The following table provides details of income taxes for the three months ended March 31, 2016 and 2015 (in thousands, except percentages):
 
 
Three months ended
 
 
March 31,
 
 
2016
 
2015
Loss before provision for income taxes
 
$
(3,835
)
 
$
(1,250
)
Provision for income taxes
 
61

 
50

Effective tax rate
 
(2
)%
 
(4
)%


The effective tax rate fluctuates based on the amount of pre-tax income or loss generated in the various jurisdictions where we conduct operations and pay income tax. The income tax expense of $0.1 million on our pre-tax loss of $3.8 million and $1.3 million for the three months ended March 31, 2016 and 2015, respectively, is primarily due to state minimum income taxes that do not benefit from our state net operating loss carryforwards.

As of December 31, 2015, MRV had federal, state, and foreign net operating loss ("NOL") carryforwards available of $182.5 million, $97.1 million and $97.4 million, respectively. Under the Internal Revenue Code, if a corporation undergoes an "ownership change," the corporation's ability to use its pre-change NOLs, capital loss carryforwards and other pre-change tax attributes to offset its post-change income may be limited. An ownership change is generally defined as a greater than 50% change in its equity ownership by value over a three-year period. We may experience an ownership change in the future as a result of subsequent shifts in our stock ownership. If we were to trigger an ownership change in the future, our ability to use any NOLs and capital loss carryforwards existing at that time could be limited. As of March 31, 2016, the federal, state and foreign NOLs had a full valuation allowance.

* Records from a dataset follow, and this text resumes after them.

[src/rtl/rasterizer_vertex_stream.sv]
// Avalon-MM read master that fetches a batch of fixed-size vertices and
// streams each complete vertex downstream through a valid/ready register.
module rasterizer_vertex_stream #(
  parameter int ADDR_W     = 26,
  parameter int DATA_W     = 32,
  parameter int WORDS      = 4,
  parameter int FIFO_DEPTH = 8
) (
  input  logic                    clock,
  input  logic                    reset,
  output logic [ADDR_W-1:0]       master_address,
  output logic                    master_read,
  output logic                    master_write,
  output logic [DATA_W/8-1:0]     master_byteenable,
  output logic [DATA_W-1:0]       master_writedata,
  input  logic                    master_waitrequest,
  input  logic [DATA_W-1:0]       master_readdata,
  input  logic                    master_readdatavalid,
  input  logic                    fetch_enable,
  input  logic [ADDR_W-1:0]       addr_in,
  input  logic [15:0]             vertex_count,
  input  logic [ADDR_W-1:0]       stride,
  output logic                    out_valid,
  input  logic                    out_ready,
  output logic [WORDS*DATA_W-1:0] vertex_out,
  output logic                    fetch_busy,
  output logic                    done,
  output logic                    rsp_error
);

  localparam int WI_W  = $clog2(WORDS);
  localparam int PTR_W = $clog2(FIFO_DEPTH);
  localparam int CNT_W = PTR_W + 1;
  localparam logic [CNT_W:0]  DEPTH_L   = (CNT_W+1)'(FIFO_DEPTH);
  localparam logic [WI_W-1:0] LAST_WORD = WI_W'(WORDS - 1);

  typedef enum logic [1:0] {
    IDLE       = 2'd0,
    ISSUE      = 2'd1,
    WAIT_DRAIN = 2'd2
  } state_t;

  state_t                  r_state;
  state_t                  w_state_nxt;
  logic [ADDR_W-1:0]       r_addr;
  logic [ADDR_W-1:0]       r_vbase;
  logic [ADDR_W-1:0]       r_stride;
  logic [15:0]             r_vleft;
  logic [15:0]             r_out_left;
  logic [WI_W-1:0]         r_widx;
  logic                    r_read;
  logic                    r_busy;
  logic                    r_done;
  logic                    r_err;
  logic [CNT_W-1:0]        r_pending;
  logic [CNT_W-1:0]        r_fcount;
  logic [PTR_W-1:0]        r_wptr;
  logic [PTR_W-1:0]        r_rptr;
  logic [DATA_W-1:0]       r_mem [FIFO_DEPTH];
  logic [WORDS*DATA_W-1:0] r_asm;
  logic [WI_W-1:0]         r_asm_cnt;
  logic [WORDS*DATA_W-1:0] r_vertex;
  logic                    r_out_valid;

  logic                    w_start;
  logic                    w_accept;
  logic                    w_last_word;
  logic                    w_push;
  logic                    w_pop;
  logic                    w_hs;
  logic                    w_asm_last;
  logic [CNT_W-1:0]        w_pend_nxt;
  logic [CNT_W-1:0]        w_fcnt_nxt;
  logic                    w_credit_ok;
  logic                    w_read_nxt;
  logic                    w_busy_nxt;
  logic                    w_done_nxt;
  logic [DATA_W-1:0]       w_fifo_rdata;
  logic [WORDS*DATA_W-1:0] w_vertex_nxt;

  assign w_start     = (r_state == IDLE) && fetch_enable;
  assign w_accept    = r_read && !master_waitrequest;
  assign w_last_word = (r_widx == LAST_WORD) && (r_vleft == 16'd1);
  // A response with nothing outstanding is stray: flag it, never store it.
  assign w_push      = master_readdatavalid && (r_pending != CNT_W'(0));
  assign w_pop       = (r_fcount != CNT_W'(0)) && (!r_out_valid || out_ready);
  assign w_hs        = r_out_valid && out_ready;
  assign w_asm_last  = w_pop && (r_asm_cnt == LAST_WORD);
  assign w_pend_nxt  = r_pending + CNT_W'(w_accept) - CNT_W'(w_push);
  assign w_fcnt_nxt  = r_fcount + CNT_W'(w_push) - CNT_W'(w_pop);
  assign w_credit_ok = ({1'b0, w_pend_nxt} + {1'b0, w_fcnt_nxt}) < DEPTH_L;
  assign w_fifo_rdata = r_mem[r_rptr];

  assign master_address    = r_addr;
  assign master_read       = r_read;
  assign master_write      = 1'b0;
  assign master_byteenable = {(DATA_W/8){1'b1}};
  assign master_writedata  = {DATA_W{1'b0}};
  assign out_valid         = r_out_valid;
  assign vertex_out        = r_vertex;
  assign fetch_busy        = r_busy;
  assign done              = r_done;
  assign rsp_error         = r_err;

  // Issue FSM state register
  always_ff @(posedge clock or negedge reset) begin
    if (!reset) begin
      r_state <= IDLE;
    end else begin
      r_state <= w_state_nxt;
    end
  end

  // Issue FSM next-state logic
  always_comb begin
    w_state_nxt = r_state;
    case (r_state)
      IDLE: begin
        if (fetch_enable && (vertex_count != 16'd0)) w_state_nxt = ISSUE;
        else                                         w_state_nxt = IDLE;
      end
      ISSUE: begin
        if (w_accept && w_last_word) w_state_nxt = WAIT_DRAIN;
        else                         w_state_nxt = ISSUE;
      end
      WAIT_DRAIN: begin
        if (w_hs && (r_out_left == 16'd1)) w_state_nxt = IDLE;
        else                               w_state_nxt = WAIT_DRAIN;
      end
      default: w_state_nxt = IDLE;
    endcase
  end

  // Issue FSM outputs; a stalled request is held regardless of credit
  always_comb begin
    w_read_nxt = 1'b0;
    if (r_read && master_waitrequest) begin
      w_read_nxt = 1'b1;
    end else if (w_state_nxt == ISSUE) begin
      w_read_nxt = w_credit_ok;
    end else begin
      w_read_nxt = 1'b0;
    end
    w_busy_nxt = (w_state_nxt != IDLE) || (w_start && (vertex_count == 16'd0));
    w_done_nxt = ((r_state == WAIT_DRAIN) && (w_state_nxt == IDLE)) ||
                 (w_start && (vertex_count == 16'd0));
  end

  // Registered control outputs
  always_ff @(posedge clock or negedge reset) begin
    if (!reset) begin
      r_read <= 1'b0;
      r_busy <= 1'b0;
      r_done <= 1'b0;
      r_err  <= 1'b0;
    end else begin
      r_read <= w_read_nxt;
      r_busy <= w_busy_nxt;
      r_done <= w_done_nxt;
      if (master_readdatavalid && (r_pending == CNT_W'(0))) r_err <= 1'b1;
    end
  end

  // Address walk: word step of 4 bytes, vertex step by stride, both wrapping
  always_ff @(posedge clock or negedge reset) begin
    if (!reset) begin
      r_addr     <= ADDR_W'(0);
      r_vbase    <= ADDR_W'(0);
      r_stride   <= ADDR_W'(0);
      r_vleft    <= 16'd0;
      r_out_left <= 16'd0;
      r_widx     <= WI_W'(0);
    end else begin
      if (w_start) begin
        r_addr     <= addr_in;
        r_vbase    <= addr_in;
        r_stride   <= stride;
        r_vleft    <= vertex_count;
        r_out_left <= vertex_count;
        r_widx     <= WI_W'(0);
      end else begin
        if (w_accept) begin
          if (r_widx == LAST_WORD) begin
            r_addr  <= r_vbase + r_stride;
            r_vbase <= r_vbase + r_stride;
            r_widx  <= WI_W'(0);
            r_vleft <= r_vleft - 16'd1;
          end else begin
            r_addr <= r_addr + ADDR_W'(4);
            r_widx <= r_widx + WI_W'(1);
          end
        end
        if (w_hs) r_out_left <= r_out_left - 16'd1;
      end
    end
  end

  // Outstanding-read counter and read-data FIFO pointers
  always_ff @(posedge clock or negedge reset) begin
    if (!reset) begin
      r_pending <= CNT_W'(0);
      r_fcount  <= CNT_W'(0);
      r_wptr    <= PTR_W'(0);
      r_rptr    <= PTR_W'(0);
    end else begin
      r_pending <= w_pend_nxt;
      r_fcount  <= w_fcnt_nxt;
      if (w_push) r_wptr <= r_wptr + PTR_W'(1);
      if (w_pop)  r_rptr <= r_rptr + PTR_W'(1);
    end
  end

  // FIFO storage
  always_ff @(posedge clock) begin
    if (w_push) r_mem[r_wptr] <= master_readdata;
  end

  // Last word goes straight into the output register alongside the staged words
  always_comb begin
    w_vertex_nxt = r_asm;
    w_vertex_nxt[(WORDS-1)*DATA_W +: DATA_W] = w_fifo_rdata;
  end

  // Vertex assembler and output register
  always_ff @(posedge clock or negedge reset) begin
    if (!reset) begin
      r_asm       <= {(WORDS*DATA_W){1'b0}};
      r_asm_cnt   <= WI_W'(0);
      r_vertex    <= {(WORDS*DATA_W){1'b0}};
      r_out_valid <= 1'b0;
    end else begin
      if (w_pop) begin
        if (w_asm_last) begin
          r_vertex  <= w_vertex_nxt;
          r_asm_cnt <= WI_W'(0);
        end else begin
          r_asm[r_asm_cnt*DATA_W +: DATA_W] <= w_fifo_rdata;
          r_asm_cnt <= r_asm_cnt + WI_W'(1);
        end
      end
      if (w_asm_last) r_out_valid <= 1'b1;
      else if (w_hs)  r_out_valid <= 1'b0;
    end
  end

endmodule

[config.mk]
export PLATFORM = sky130hd
export DESIGN_NAME = rasterizer_vertex_stream
export DESIGN_NICKNAME = d
export VERILOG_FILES = /design/src/rtl/rasterizer_vertex_stream.sv
export SDC_FILE = /design/constraint.sdc
export NUM_CORES = 1
export LEC_CHECK = 0
export BUFFER_PORTS_ARGS = -buffer_cell sky130_fd_sc_hd__buf_2
export CORE_MARGIN = 2
export CORE_UTILIZATION = 59
export DETAILED_ROUTE_END_ITERATION = 6
export GPL_ROUTABILITY_DRIVEN = 1
export PLACE_DENSITY_LB_ADDON = 0.2
export SKIP_CTS_REPAIR_TIMING = 1
export SYNTH_ARGS = -nofsm -noshare
export SYNTH_HDL_FRONTEND = slang
export SYNTH_SLANG_ARGS = --single-unit
[constraint.sdc]
create_clock -name clock -period 6.6 [get_ports clock]
set_input_delay 0.99 -clock clock [delete_from_list [all_inputs] [get_ports clock]]
set_output_delay 0.99 -clock clock [all_outputs]
set_load 0.02 [all_outputs]
==> impl_results.md, run 1 <==
* Slew Limit Headroom at 16.49%
* Post-synthesis register bit count at 615
* TritonCTS Buffers at 61
* Slew Limit Fails at 0
* WL/cell at 21.22 um
* First-pass GRT wire length at 96.46 mm
* Post-synth top flop: dfrtp_1
* Initial antenna violation count at 14
* VDD IR max at 0.0002629 V
* RR Startpoint: r_fcount[2]$_DFF_PN0_
* Seq/Total Area, Yosys at 63.50%
* Post-synth EDFFs at 256
* Share of total power in combinational logic at 36.7%
* Vias in the first global route at 17,110
* Clock power frac at 23.6%
* Num rows at 77
* Required time of the critical path at 7.12 ns
* Period utilization at 55.67%
* Post-DRT Antenna Nets at 0
* DR DRC count at 0
* Via count at 17,130
* Area grow syn2layout at 14.72%
* Run status: finished, final reports clean
* R2R depth at 7
* Worst Path Max Fanout at 33
* CTS tree: done
* Power Dens Cells at 497.4 nW/um2
* Crit path kind: reg2reg
* Clock Skew at 0.02073 ns
* Worst skew pair latency at 0.64 ns
* Fmax at 272.2 MHz
* Reg clk slew, reported paths at 0.06 ns
* # setup viols final at 0
* Reg-to-reg endpoint: r_asm[45]$_DFFE_PN0P_
* Hold Violations, Final at 0
* Unrepaired setup endpoints after global routing: no
* Die Width at 214.9 um
* Root Driver: clkbuf_16
* Die height at 214.9 um
* Core area at 44,030 um2
* Worst setup path start: r_fcount[2]$_DFF_PN0_
* Yosys warning total at 0
* CTS Sinks at 615
* Drt via density at 5.899
* Max_cap viols at 0
* Hold Crit Class: in2async
* Routability cong. at 0.9110
* Post-Syn Area at 26,250 um2
* Clock Tree Buf Depth at 3
* DIE AREA at 46,200 um2
* P_sw at 5.667 mW
* Worst R2R Setup Slack at 2.93 ns
* Least-Margin Pin Slew at 1.250 ns
* Leakage at 13.04 nW
* Initial DRC count at 1,775
* Power share of the sequential group at 39.8%
* GRT Util Overall at 26.92%
* CTS H-tree lvls at 2
* Startpoint Class: flop
* Cells after Synth at 2,000
* Port Buffers at 264
* IO Count at 302
* Min Hold Slack at 0.4291 ns
* Async set-reset flop share out of synthesis at 58.37%
* Final nets at 2,409
* Hpwl dp at 39.02 mm
* Synth cell types at 79
* FILL cells at 3,153
* Setup TNS at 0 ns
* Setup crit end kind: flop
* Initial Util at 59.63%
* Largest net degree at the start of global routing at 117
* Routed wire length at 61.59 mm
* DRT Pass-1 Iters at 6
* Internal at 9.312 mW
* Sw Share at 37.83%
* Share of cells above drive strength 1 at 25.03%
* Global route overflow at 0
* Crit path time final at 3.674 ns
* Arrival @ worst endpoint at 4.20 ns
* Syn Area/Cell at 13.13 um2
-- synthesized netlist by cell type (all sizes together) (13+ instances only) --
cell	number	area [um2]
clkbuf	68	275.3
mux2i	40	400.4
nor2	84	315.3
o22ai	16	100.1
a21o	13	98.85
mux2	104	1175
a31oi	17	106.4
nand2	300	1126
edfxtp	256	7687
xnor2	36	315.3
xor2	24	210.2
nor3	26	141.4
dfrtp	359	8984
buf	63	390.4
nand3	25	142.6
mux4	64	1441
nor4	15	123.9
a21oi	95	486.7
o21ai	169	853.3
ha	48	600.6
inv	32	120.1
-- power by group through the flow --
stage / logic (mW) / registers (mW) / clock network (mW)
final: 5.49 / 5.96 / 3.53
after global routing: 6.02 / 6.08 / 3.76
after CTS: 5.50 / 5.95 / 3.58
after detailed placement: 5.45 / 6.00 / 0
after global placement: 5.30 / 5.94 / 0
after floorplan: 3.50 / 6.16 / 0
-- worst max-delay path, stage by stage (launching register included) --
cell,delay [ns]
dfrtp_1,0.32
inv_1,0.05
ha_1,0.22
a21oi_4,0.32
and2b_1,0.24
nand2_1,0.73
or4b_1,1.29
o21ai_0,0.39
-- metal layers --
layer,track usage (%),up-vias,part of all wire (%)
met5,0,-,0.14
met4,9.190,14,2.9
met3,5.492,132,6.6
met2,41.90,620,47
met1,38.36,8644,44
li1,-,7716,-
-- placed cells by master, fill, tap and decap left out, types with 20 or more instances in the layout --
cell type / instances
a21oi_1: 94
buf_2: 263
buf_4: 20
clkbuf_16: 61
conb_1: 37
dfrtp_1: 356
edfxtp_1: 256
ha_1: 48
inv_1: 32
mux2_2: 103
mux2i_1: 40
mux4_2: 64
nand2_1: 298
nand3_1: 23
nor2_1: 83
nor3_1: 22
o21ai_0: 159
xnor2_1: 36
xor2_1: 24
-- cell type report --
class | count | area, um2 | share of cell area, %
Sequential cell | 615 | 16680 | 55.37
Clock buffer | 87 | 1734 | 5.758
Tap cell | 592 | 740.7 | 2.459
Multi-Input combinational cell | 1257 | 8984 | 29.83
Timing Repair Buffer | 285 | 1501 | 4.985
Inverter | 32 | 120.1 | 0.3988
Clock inverter | 29 | 345.3 | 1.147
Antenna cell | 6 | 15.01 | 0.04985
-- cells by family after synthesis --
kind of cell,share of synthesized area (%)
flip-flops,63.50
AO/OA/AOI/OAI,8.512
adder cells (fa/ha/maj),2.516
other,0.02861
XOR/XNOR,2.002
AND/OR/NAND/NOR,8.955
multiplexers,11.49
buffers and inverters,2.993
-- registers in the layout, summed over array words and instances, names as in the netlist, 3 cells and up --
register        count
r_stride           26
r_mem             256
master_address     26
r_vbase            26
r_asm              96
r_rptr              3
r_out_left         16
r_wptr              3
vertex_out        128
r_vleft            16
r_fcount            4
r_pending           4
-- worst max-delay path by stage --
stage | to | slack [ns]
6_report | r_asm[45]$_DFFE_PN0P_ | 2.93
4_1_cts | r_asm[49]$_DFFE_PN0P_ | 2.86
3_5_place_dp | r_asm[45]$_DFFE_PN0P_ | 2.36
5_1_grt | r_asm[58]$_DFFE_PN0P_ | 2.62
2_1_floorplan | r_mem[1][0]$_DFFE_PP_ | 1.48
3_3_place_gp | r_asm[38]$_DFFE_PN0P_ | 2.59
-- metrics by stage --
stage | cells | power, mW | setup slack (ns) | cell area [um2] | utilization (%)
6_report | 2903 | 14.98 | 2.926 | 30120 | 68.40
4_1_cts | 2897 | 15.03 | 2.862 | 30100 | 68.37
5_1_grt | 2902 | 15.86 | 2.617 | 30120 | 68.40
3_3_place_gp | 2781 | 11.25 | 2.588 | 28020 | 63.65
2_1_floorplan | 2035 | 9.660 | 1.475 | 26380 | -
3_5_place_dp | 2781 | 11.45 | 2.365 | 28020 | 63.65
No activity file was read; power rests on OpenSTA's default activity.
==> inputs of run 2 (changes only) <==
CORE_UTILIZATION = 53   (was 59)
clock period = 2.97 ns   (was 6.6 ns; I/O delays follow)
==> run 2 against run 1 <==
  * Count of clock-buffer cells in the layout up 4
  * Core utilization down 5.8 points
  * Sequential share of layout area down 0.95 points
  * Sequential power up 120%
  * Total power up 120%
  * Non-clock buffer count up 47
  * Hold slack worse by 0.42 ns
  * Die area up 11%
  * Critical path depth up 4
==> impl_results.md, run 2 (same netlist as run 1, synthesis figures left out) <==
* Reg clk slew, reported paths at 0.06 ns (about the same)
* Global route overflow at 0 (unchanged)
* Initial Util at 53.63% (was 59.63%)
* Internal at 20.78 mW (was 9.312 mW)
* TritonCTS Buffers at 61 (unchanged)
* Via count at 17,230 (was 17,130)
* # setup viols final at 0 (unchanged)
* Worst R2R Setup Slack at 0.17 ns (was 2.93 ns)
* Period utilization at 94.14% (was 55.67%)
* Post-DRT Antenna Nets at 0 (unchanged)
* DR DRC count at 0 (unchanged)
* Share of cells above drive strength 1 at 26.56% (was 25.03%)
* Clock power frac at 22.2% (was 23.6%)
* CTS H-tree lvls at 2 (unchanged)
* Post-route insts no fill at 3,018 (was 2,903)
* Core area at 48,950 um2 (was 44,030 um2)
* Power share of the sequential group at 39.4% (was 39.8%)
* Routability cong. at 0.9630 (was 0.9110)
* Worst skew pair latency at 0.63 ns (was 0.64 ns)
* Routed wire length at 63.33 mm (was 61.59 mm)
* DRT Pass-1 Iters at 6 (unchanged)
* P_sw at 12.73 mW (was 5.667 mW)
* Top reg by flops: r_mem (unchanged)
* Root Driver: clkbuf_16 (unchanged)
* Pwr Total at 33.52 mW (was 14.98 mW)
* Initial antenna violation count at 13 (was 14)
* Share of total power in combinational logic at 38.4% (was 36.7%)
* Leakage at 13.27 nW (was 13.04 nW)
* Max_cap viols at 0 (unchanged)
* Clock Tree Buf Depth at 3 (unchanged)
* Hold Violations, Final at 0 (unchanged)
* Slew Limit Fails at 0 (unchanged)
* CTS Sinks at 615 (unchanged)
* Worst Path Max Fanout at 3 (was 33)
* GR met3 Demand/Resource at 5.183% (was 5.492%)
* Run status: finished, final reports clean (unchanged)
* Most frequent cells in the layout: dfrtp_1, nand2_1, buf_2 (unchanged)
* Sw Share at 37.99% (was 37.83%)
* Clock Skew at 0.01428 ns (was 0.02073 ns)
* Initial DRC count at 1,490 (was 1,775)
* WL/cell at 20.98 um (was 21.22 um)
* Required time of the critical path at 3.44 ns (was 7.12 ns)
* Pre-CTS setup slack at 0.1016 ns (was 2.365 ns)
* Placed cells at 2,895 (was 2,781)
* Max FFs per register at 256 (unchanged)
* Met1 GRT Util at 36.03% (was 38.36%)
* Final nets at 2,456 (was 2,409)
* Arrival @ worst endpoint at 3.27 ns (was 4.20 ns)
* Unrepaired setup endpoints after global routing: no (unchanged)
* Die Width at 226.6 um (was 214.9 um)
* VDD IR max at 0.0005579 V (was 0.0002629 V)
* CTS tree: done (unchanged)
* Worst Slack Setup Final at 0.1740 ns (was 2.926 ns)
* Slew Limit Headroom at 47.51% (was 16.49%)
* Hpwl dp at 42.06 mm (was 39.02 mm)
* Area grow syn2layout at 16.72% (was 14.72%)
* First-pass GRT wire length at 97.92 mm (was 96.46 mm)
* DIE AREA at 51,330 um2 (was 46,200 um2)
* Port Buffers at 264 (unchanged)
* Power Dens Cells at 1094 nW/um2 (was 497.4 nW/um2)
* Hold Crit Class: in2reg (was in2async)
* Least-Margin Pin Slew at 0.7654 ns (was 1.250 ns)
* Crit path time final at 2.796 ns (was 3.674 ns)
* Setup crit end kind: flop (unchanged)
* Die height at 226.6 um (was 214.9 um)
* Largest net degree at the start of global routing at 84 (was 117)
* IO Count at 302 (unchanged)
* Min Hold Slack at 0.009971 ns (was 0.4291 ns)
* M2 GR Usage at 38.33% (was 41.90%)
* Crit path kind: reg2reg (unchanged)
* Vias in the first global route at 17,220 (was 17,110)
* Drt via density at 5.708 (was 5.899)
* Num rows at 81 (was 77)
* Commonest non-fill, non-tap cell in the layout: dfrtp_1 (unchanged)
* Startpoint Class: flop (unchanged)
* GRT Util Overall at 25.02% (was 26.92%)
* Setup TNS at 0 ns (unchanged)
* Fmax at 357.7 MHz (was 272.2 MHz)
* GRT Max-Usage Layer: met2 (unchanged)
-- run 2: cell types whose count changed in the layout (fill, tap and decap cells not counted), moves of 2 or more --
cell / previous run / this run
diode_2: 6 / 8
clkinv_2: 7 / 11
buf_4: 20 / 50
clkbuf_1: 15 / 17
clkinv_1: 10 / 3
dlygate4sd3_1: 0 / 4
bufinv_16: 6 / 1
buf_12: 1 / 14
-- run 2: final cells by class --
class                      count  area (um2)
fill                        3795       18310
sequential                   615       16680
clock buffer                  91        1780
antenna                        8       20.02
tap                          664       830.8
inverter                      32       120.1
multi-input combinational   1257        9025
clock inverter                19       162.7
timing repair buffer         332        2027
-- run 2: power groups by stage --
stage / clock network (mW) / logic (mW) / registers (mW)
finish: 7.45 / 12.9 / 13.2
global route: 7.94 / 14.1 / 13.5
CTS: 7.61 / 12.8 / 13.2
detailed placement: 0 / 12.8 / 13.4
global placement: 0 / 12.5 / 13.2
floorplan: 0 / 7.78 / 13.7
-- run 2: path summary, 6_finish.rpt --
path | from | endpoint | cells past startpoint
setup / recovery | r_vbase[0]$_DFFE_PN0P_ | master_address[18]$_DFFE_PN0P_ | 11
hold / removal | stride[13] | r_stride[13]$_DFFE_PN0P_ | 3
setup reg to reg | r_vbase[0]$_DFFE_PN0P_ | master_address[18]$_DFFE_PN0P_ | 11
hold reg to reg | rsp_error$_DFFE_PN0P_ | rsp_error$_DFFE_PN0P_ | 1
max in group asynchronous | reset | r_asm[43]$_DFFE_PN0P_ | 3
min in group asynchronous | reset | r_vleft[12]$_DFFE_PN0P_ | 2
-- run 2: critical path, stage by stage (launching register included) --
cell,delay (ns)
dfrtp_1,0.35
ha_1,0.22
inv_1,0.07
fa_1,0.40
nor2b_1,0.21
o2111ai_2,0.19
a211oi_4,0.35
buf_4,0.18
o21ai_2,0.08
o31ai_1,0.28
xnor2_1,0.20
a21oi_1,0.10
-- run 2: through the flow --
| stage | util, % | cell area, um2 |
|---|---|---|
| floorplan | - | 26400 |
| global placement | 58.45 | 28610 |
| detailed placement | 58.45 | 28610 |
| CTS | 62.42 | 30550 |
| global route | 62.58 | 30630 |
| finish | 62.60 | 30640 |
-- run 2: metal layers --
layer  part of all wire [%]  wire, um
met1                     45     28200
met3                    6.6      4195
met4                    2.9      1846
met5                   0.11        72
met2                     46     29010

On January 26, 2016, the Company's Board of Directors approved the adoption of a "Rights Plan" in an effort to protect the Company from potential adverse consequences arising from an ownership change under the Internal Revenue Code, such adverse consequences including a significant reduction in the annual utilization of the Company’s net operating loss carryforwards and built-in losses. The Rights Plan has not yet been ratified by the stockholders of MRV.